The app also offers Airplay functionality so if you've got Apple's Airport Extreme set up, you'll be able to play Spotify tunes wirelessly from your iPad through your speakers.
Spotify for iPad: Playlists and search
On first play with the iPad app, this reviewer was excited to note that editing playlists was a joy. Like other iOS apps, you can choose to edit the line up, which gives you the option to 'unlock' and then delete playlists as you see fit. Easy peasy and a prime opportunity for a playlist spring clean.
Although your existing folders are there to browse through, it doesn't seem that you can add playlists into folders or create new ones, which is a shame because organising playlists like this on the desktop app is a real pain. That's a minor point though, so don't let it put you off.
Given the focus on discovering music, the process for subscribing to and creating playlists has been made really easy. It's really a one-tap process once you've found the playlist or song you're after. Although long-time iPad users may instinctively want to drag and drop songs but Spotify has deemed tapping a more intuitive control mechanism.
As with the iPhone app, you can sync playlists to the tablet to listen to offline by toggling the offline sync control. We synced 14 songs over Wi-Fi at extreme quality and it took only a few minutes.
The good news is that anyone upgrading from the old iOS app to the new iPad app will retain their synced playlists. Hurrah.
The iPad app is geared more towards music discovery, so some real thought's gone into the search function. Results start to populate as you type, with the best match hoiked up to the top of the screen, before sections for artists, albums, playlists and tracks, with artists and songs already in your library prioritised above others.
It's a nice change from the annoying tabbed layout of the search function in the iPhone screen, and being able to browse relevant playlists (as you can in the desktop app) is a really welcome addition.
Spotify for iPad review: Social and verdict
Good news for stalkers, rifling through your friends' profiles is an easy, large-screened experience.
The app makes good use the panelled layout to take you through from a simple list of all your friend's published playlists with songs, to a thumbnail view, to a single playlist outline.
Sharing songs and playlists to your Spotify contacts or Facebook, Twitter is as simple as hitting the share button on the playlist view. Twitter sharing uses the Twitter account you have synced to the iPad and auto-creates a hashtag-tastic Tweet that you can edit down.

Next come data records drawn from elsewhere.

===== config.mk =====
export PLATFORM = sky130hd
export DESIGN_NAME = pinbank_gpio
export DESIGN_NICKNAME = d
export VERILOG_FILES = /design/src/rtl/gpio_pkg.sv /design/src/rtl/gpio_sync2.sv /design/src/rtl/gpio_addr_decode.sv /design/src/rtl/gpio_bank.sv /design/src/rtl/pinbank_gpio.sv
export SDC_FILE = /design/constraint.sdc
export NUM_CORES = 1
export LEC_CHECK = 0
export BUFFER_PORTS_ARGS = -buffer_cell sky130_fd_sc_hd__buf_2
export CORE_MARGIN = 2
export CORE_UTILIZATION = 61
export CTS_CLUSTER_SIZE = 20
export DETAILED_ROUTE_END_ITERATION = 12
export PLACE_DENSITY = 0.84
export REMOVE_ABC_BUFFERS = 1
export SETUP_SLACK_MARGIN = 0.3
export SYNTH_ARGS = -nofsm -noshare
export SYNTH_HDL_FRONTEND = slang
export SYNTH_HIERARCHICAL = 1
export SYNTH_SLANG_ARGS = --single-unit

===== constraint.sdc =====
create_clock -name clk -period 3.21 [get_ports clk]
set_clock_uncertainty 0.2 [all_clocks]
set_input_delay 0.321 -clock clk [delete_from_list [all_inputs] [get_ports clk]]
set_output_delay 0.321 -clock clk [all_outputs]
set_load 0.005 [all_outputs]

===== src/rtl/gpio_pkg.sv =====
package gpio_pkg;
    localparam int BANK_W     = 32;
    localparam int SLOT_BYTES = 4;
    localparam int BLOCK_BYTES = 16;
    localparam int NUM_SLOTS  = BLOCK_BYTES / SLOT_BYTES;
    localparam int SLOT_IDX_W = $clog2(NUM_SLOTS);
    localparam int NUM_KINDS  = 5;

    typedef enum logic [2:0] {
        KIND_DIR   = 3'd0,
        KIND_POL   = 3'd1,
        KIND_LEVEL = 3'd2,
        KIND_SET   = 3'd3,
        KIND_CLR   = 3'd4
    } reg_kind_e;
endpackage


===== src/rtl/gpio_sync2.sv =====
module gpio_sync2 #(
    parameter int W = 32
) (
    input  logic         clk,
    input  logic         rst_n,
    input  logic [W-1:0] raw,
    output logic [W-1:0] synced
);
    logic [W-1:0] stage1;

    always_ff @(posedge clk or negedge rst_n) begin
        if (!rst_n) begin
            stage1 <= '0;
            synced <= '0;
        end else begin
            stage1 <= raw;
            synced <= stage1;
        end
    end
endmodule


===== src/rtl/gpio_addr_decode.sv =====
module gpio_addr_decode
    import gpio_pkg::*;
#(
    parameter int ADDR_W    = 8,
    parameter int NUM_BANKS = 3
) (
    input  logic [ADDR_W-1:0]     addr,
    output logic                  hit,
    output reg_kind_e             kind,
    output logic [SLOT_IDX_W-1:0] slot
);
    localparam int BLK_W = ADDR_W - $clog2(BLOCK_BYTES);

    logic [BLK_W-1:0] blk;
    logic             unused_low;

    assign unused_low = &{1'b0, addr[1:0]};

    always_comb begin
        blk  = addr[ADDR_W-1:$clog2(BLOCK_BYTES)];
        slot = addr[$clog2(BLOCK_BYTES)-1:$clog2(SLOT_BYTES)];
        kind = KIND_DIR;
        hit  = 1'b0;
        if ((32'(blk) < NUM_KINDS) && (32'(slot) < NUM_BANKS)) begin
            hit  = 1'b1;
            kind = reg_kind_e'(blk[2:0]);
        end
    end
endmodule


===== src/rtl/gpio_bank.sv =====
module gpio_bank #(
    parameter int W = 32
) (
    input  logic         clk,
    input  logic         rst_n,
    input  logic         wr_dir,
    input  logic         wr_pol,
    input  logic         wr_set,
    input  logic         wr_clr,
    input  logic [W-1:0] wdata,
    input  logic [W-1:0] pin_sync,
    output logic [W-1:0] dir_q,
    output logic [W-1:0] pol_q,
    output logic [W-1:0] out_q,
    output logic [W-1:0] level
);
    always_ff @(posedge clk or negedge rst_n) begin
        if (!rst_n) begin
            dir_q <= '0;
            pol_q <= '0;
            out_q <= '0;
        end else begin
            if (wr_dir) dir_q <= wdata;
            if (wr_pol) pol_q <= wdata;
            if (wr_set)      out_q <= out_q | wdata;
            else if (wr_clr) out_q <= out_q & ~wdata;
        end
    end

    assign level = (dir_q & out_q) | (~dir_q & (pin_sync ^ pol_q));
endmodule


===== src/rtl/pinbank_gpio.sv =====
module pinbank_gpio
    import gpio_pkg::*;
#(
    parameter int ADDR_W    = 8,
    parameter int NUM_BANKS = 3,
    localparam int PINS     = NUM_BANKS * BANK_W
) (
    input  logic              clk,
    input  logic              rst_n,
    input  logic [ADDR_W-1:0] bus_addr,
    input  logic              bus_we,
    input  logic [BANK_W-1:0] bus_wdata,
    input  logic              bus_re,
    output logic [BANK_W-1:0] bus_rdata,
    input  logic [PINS-1:0]   pin_in,
    output logic [PINS-1:0]   pin_out,
    output logic [PINS-1:0]   pin_oe
);
    logic                  hit;
    reg_kind_e             kind;
    logic [SLOT_IDX_W-1:0] slot;
    logic [PINS-1:0]       pin_sync;
    logic [BANK_W-1:0]     dir_arr   [NUM_SLOTS];
    logic [BANK_W-1:0]     pol_arr   [NUM_SLOTS];
    logic [BANK_W-1:0]     out_arr   [NUM_SLOTS];
    logic [BANK_W-1:0]     level_arr [NUM_SLOTS];
    logic [BANK_W-1:0]     rd_mux;

    gpio_addr_decode #(.ADDR_W(ADDR_W), .NUM_BANKS(NUM_BANKS)) u_dec (
        .addr (bus_addr),
        .hit  (hit),
        .kind (kind),
        .slot (slot)
    );

    gpio_sync2 #(.W(PINS)) u_sync (
        .clk    (clk),
        .rst_n  (rst_n),
        .raw    (pin_in),
        .synced (pin_sync)
    );

    for (genvar b = 0; b < NUM_SLOTS; b++) begin : g_slot
        if (b < NUM_BANKS) begin : g_bank
            logic sel;
            assign sel = bus_we && hit && (32'(slot) == b);
            gpio_bank #(.W(BANK_W)) u_bank (
                .clk      (clk),
                .rst_n    (rst_n),
                .wr_dir   (sel && (kind == KIND_DIR)),
                .wr_pol   (sel && (kind == KIND_POL)),
                .wr_set   (sel && (kind == KIND_SET)),
                .wr_clr   (sel && (kind == KIND_CLR)),
                .wdata    (bus_wdata),
                .pin_sync (pin_sync[b*BANK_W +: BANK_W]),
                .dir_q    (dir_arr[b]),
                .pol_q    (pol_arr[b]),
                .out_q    (out_arr[b]),
                .level    (level_arr[b])
            );
            assign pin_out[b*BANK_W +: BANK_W] = out_arr[b];
            assign pin_oe[b*BANK_W +: BANK_W]  = dir_arr[b];
        end else begin : g_empty
            assign dir_arr[b]   = '0;
            assign pol_arr[b]   = '0;
            assign out_arr[b]   = '0;
            assign level_arr[b] = '0;
        end
    end

    always_comb begin
        rd_mux = '0;
        if (hit) begin
            unique case (kind)
                KIND_DIR:   rd_mux = dir_arr[slot];
                KIND_POL:   rd_mux = pol_arr[slot];
                KIND_LEVEL: rd_mux = level_arr[slot];
                default:    rd_mux = '0;
            endcase
        end
    end

    always_ff @(posedge clk or negedge rst_n) begin
        if (!rst_n) bus_rdata <= '0;
        else        bus_rdata <= bus_re ? rd_mux : '0;
    end
endmodule


==> results_dict.tcl <==
set metrics [dict create \
    status "completed" \
    fin_tns_setup_ns 0 \
    place_ws_ns 0.290 \
    end_kind "flop" \
    row_count 69 \
    routed_wl_um 66800 \
    period_minus_slack_ns 2.42 \
    die_y_um 195 \
    coreArea_um2 35700 \
    fillers 2107 \
    crit_required_ns 3.46 \
    synth_compound_area_share_pct 9.95 \
    io_buffers 361 \
    postLayoutSetupSlackWorst_ns 0.788 \
    hold_class "primary input to async pin" \
    clock.fmax_mhz 413 \
    cp.depth 6 \
    synthAdderAreaFrac_pct 0 \
    yosys.area.top_type "dfrtp_1" \
    hold_viol 0 \
    worst_skew_pair.late_latency_ns 0.59 \
    grt_pass1_wl_um 101000 \
    ios 364 \
    ys_seq_area_share_pct 57.5 \
    power_frac_seq_pct 47.2 \
    vias_per_cell 6.10 \
    firstDrtPassIters 5 \
    drc_errors 0 \
    initialDrtViolationCount 1374 \
    fin_util_pct 76.8 \
    maxSlewViolCount 0 \
    critPathSlowestCell "buf_4" \
    cts_buffers 51 \
    synthCells 1700 \
    worstPathArrival_ns 2.68 \
    cts_tree "built" \
    crit_path_end "bus_rdata[4]$_DFF_PN0_" \
    synth_top_family_by_area "multiplexers" \
    antenna_found_initial 5 \
    finalPower_mw 16.1 \
    placed_area_um2 24400 \
    synth_cell_types 34 \
    fin_area_um2 27500 \
    synth-xor-area-share_pct 3.78 \
    ys_ff_latch 512 \
    fp.dieArea_um2 38000 \
    synthSimpleGateAreaFrac_pct 7.61 \
    layout_worst_path_cycle_share_pct 75.5 \
    clk_pin_slew_worst_paths_ns 0.07 \
    path_delay_family "buffers and inverters" \
    syn2layout_area_growth_pct 23.4 \
    place.gp.congestion 0.860 \
    path_class "primary input to flop" \
    drv_cap 0 \
    cts_root_buf "clkbuf_16" \
    initial_core_util_pct 62.3 \
    r2r_end "bus_rdata[18]$_DFF_PN0_" \
    path_cells "buf_4 > buf_4 > buf_4 > o21ai_0 > a22oi_1 > a21oi_1" \
    clkPwrFrac_pct 38.1 \
    muxShareOfSynthArea_pct 17.1 \
    clock_sinks 512 \
    worst_path_largest_cell_delay_ns 0.91 \
    ff2ff_path_depth 6 \
    ant_nets 0 \
    clk_path_buf_depth 3 \
    syn_area_um2 22300 \
    ff2ff_setup_slack_ns 1.47 \
    grt_pass1_vias 17200 \
    synth_warnings 6 \
    postCtsHoldBufs 129 \
    p_int_mw 11.9 \
    irDropWorstVdd_v 0.000459 \
    path_common_cell "buf_4" \
    dp_hpwl_um 37700 \
    grt_overflow 0 \
    synth_edf_count 0 \
    drive_gt1_share_pct 31.4 \
    cts_resized 0 \
    ys_top_cells_by_area "dfrtp_1, mux2_4, mux2i_1" \
    synthArstFlopShare_pct 100 \
    synth_top_area_share_pct 57.5 \
    power_leakage_nw 12.8 \
    tightest_slew_ns 1.30 \
    rr_startpoint "g_slot[0].g_bank.u_bank/pol_q[18]$_DFFE_PN0P_" \
    grt_usage_pct 35.2 \
    power_switching_mw 4.23 \
    syn_avg_cell_area_um2 13.1 \
    slew_headroom_pct 13.4 \
    cp_max_fo 120 \
    start_kind "primary input" \
    synth_ff_type "dfrtp_1" \
    comb_power_share_pct 14.6 \
    routedWlPerCell_um 24.7 \
    startpoint "bus_addr[2]" \
    crit_buf_inv 3 \
    p_per_area_nw_per_um2 588 \
    post_cts_buffers 0 \
    grt_max_degree 144 \
    die_x_um 195 \
    nets 2339 \
    htree_levels 2 \
    setup_violations 0 \
    vias 16500 \
    switching_share_pct 26.2 \
    rsz0062_at_grt "no" \
]
metrics by stage:
step / hold WS [ns] / instances
finish: 0.103 / 2700
global route: 0.126 / 2697
CTS: 0.102 / 2697
detailed placement: 0.135 / 2478
global placement: 0.131 / 2478
floorplan: -0.175 / 1603
power groups by stage:
stage	Combinational [mW]	Clock (mW)	Sequential, mW
finish	2.36	6.16	7.63
global route	2.53	6.51	7.69
CTS	2.31	6.16	7.60
detailed placement	2.16	0	7.69
global placement	2.08	0	7.66
floorplan	1.13	0	7.58
cells by family (layout without fill, tap and decap cells):
group,count (synthesis),in the layout
AO/OA/AOI/OAI,354,354
buffers and inverters,98,634
flip-flops,512,512
multiplexers,288,288
AND/OR/NAND/NOR,352,352
XOR/XNOR,96,96
other,0,3
cell type report:
cell class | count | area [µm²] | area share [%]
flip-flops and latches | 512 | 12800 | 46.6
multi-input cells | 1090 | 8650 | 31.5
repair buffers | 543 | 3700 | 13.5
clock buffers | 76 | 1540 | 5.62
well taps | 461 | 577 | 2.10
clock inverters | 14 | 175 | 0.638
diodes | 3 | 7.51 | 0.0273
inverters | 1 | 3.75 | 0.0137
Yosys cell counts, types with 16 or more instances:
| cell | instances |
|---|---|
| a22o_1 | 96 |
| a22oi_1 | 32 |
| buf_2 | 28 |
| xnor2_1 | 96 |
| a21oi_1 | 33 |
| o21ai_1 | 17 |
| buf_12 | 18 |
| mux2i_1 | 96 |
| buf_6 | 16 |
| mux2_4 | 180 |
| o21ai_0 | 175 |
| nand2_1 | 197 |
| dfrtp_1 | 512 |
| nor2_1 | 44 |
| and2_1 | 28 |
| nand3b_1 | 64 |
how the worst min path moves through the flow:
stage | from | to | depth (start not counted)
3_3_place_gp | rst_n | g_slot[0].g_bank.u_bank/dir_q[7]$_DFFE_PN0P_ | 1
4_1_cts | rst_n | u_sync/synced[17]$_DFF_PN0_ | 2
2_1_floorplan | rst_n | bus_rdata[0]$_DFF_PN0_ | 0
6_report | rst_n | u_sync/stage1[81]$_DFF_PN0_ | 2
3_5_place_dp | u_sync/stage1[59]$_DFF_PN0_ | u_sync/synced[59]$_DFF_PN0_ | 0
5_1_grt | rst_n | u_sync/stage1[17]$_DFF_PN0_ | 2
layer usage:
metal | GRT usage [%] | share of wire, % | up-vias
met2 | 56.7 | 48 | 964
met1 | 45.3 | 38 | 8313
met4 | 15.4 | 4.4 | 4
li1 | - | - | 6964
met3 | 9.12 | 9.1 | 227
met5 | 0 | 0.036 | -
layout by cell type (no fill, tap or decap), types with 64 or more instances in the layout:
cell type      count
dlygate4sd3_1    129
dfrtp_1          512
mux2i_1           96
a22o_1            96
xnor2_1           96
o21ai_0          175
nand2_1          197
nand3b_1          64
mux2_4           180
buf_2            358
worst register-to-register path, stage by stage (launching register included):
cell and delay [ns]:
dfrtp_1 0.41, xnor2_1 0.15, o21ai_0 0.31, mux2i_1 0.16, nor2_1 0.14, o21ai_0 0.13, a21oi_1 0.16
Note: power is estimated with default switching activity, not from simulation.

Facebook isn't quite as straightforward: sharing opens a small screen pop out that you'll need to log in on, but then you can share it to your timeline, a friends' wall or a group. It's not a very pleasant experience since you're limited to a tiny box and have to scroll sideways to complete the action.
It's a shame really, because the rest of the Facebook integration is as excellent as it is on the desktop version. Your friends are automatically imported when you link your Facebook and Spotify accounts, and what you're listening to shows up on your timeline and in friends' tickers on the Facebook newsfeed. If you're listening to any '90s pop-reggae, you can simply switch on private listening and no one need be any the wiser.
The inbox function is also present and correct, with conversation view showing you all the songs you've sent back and forth. It also shows you whether or not your friend has actually listened to that 20 minute experimental jazz piece you sent them or not, ungrateful swines.
Quite simply, this is exactly the Spotify iPad app we've all been waiting for. It looks good, it works flawlessly and it's a more straight-forward app to use than its iPhone equivalent.
Yes, we'd like to see Spotify apps come in and yes, we'd like a bit more control over the folders in our playlist library, but we reckon these will be things that come with time. But even so, iPad users should upgrade quick-smart.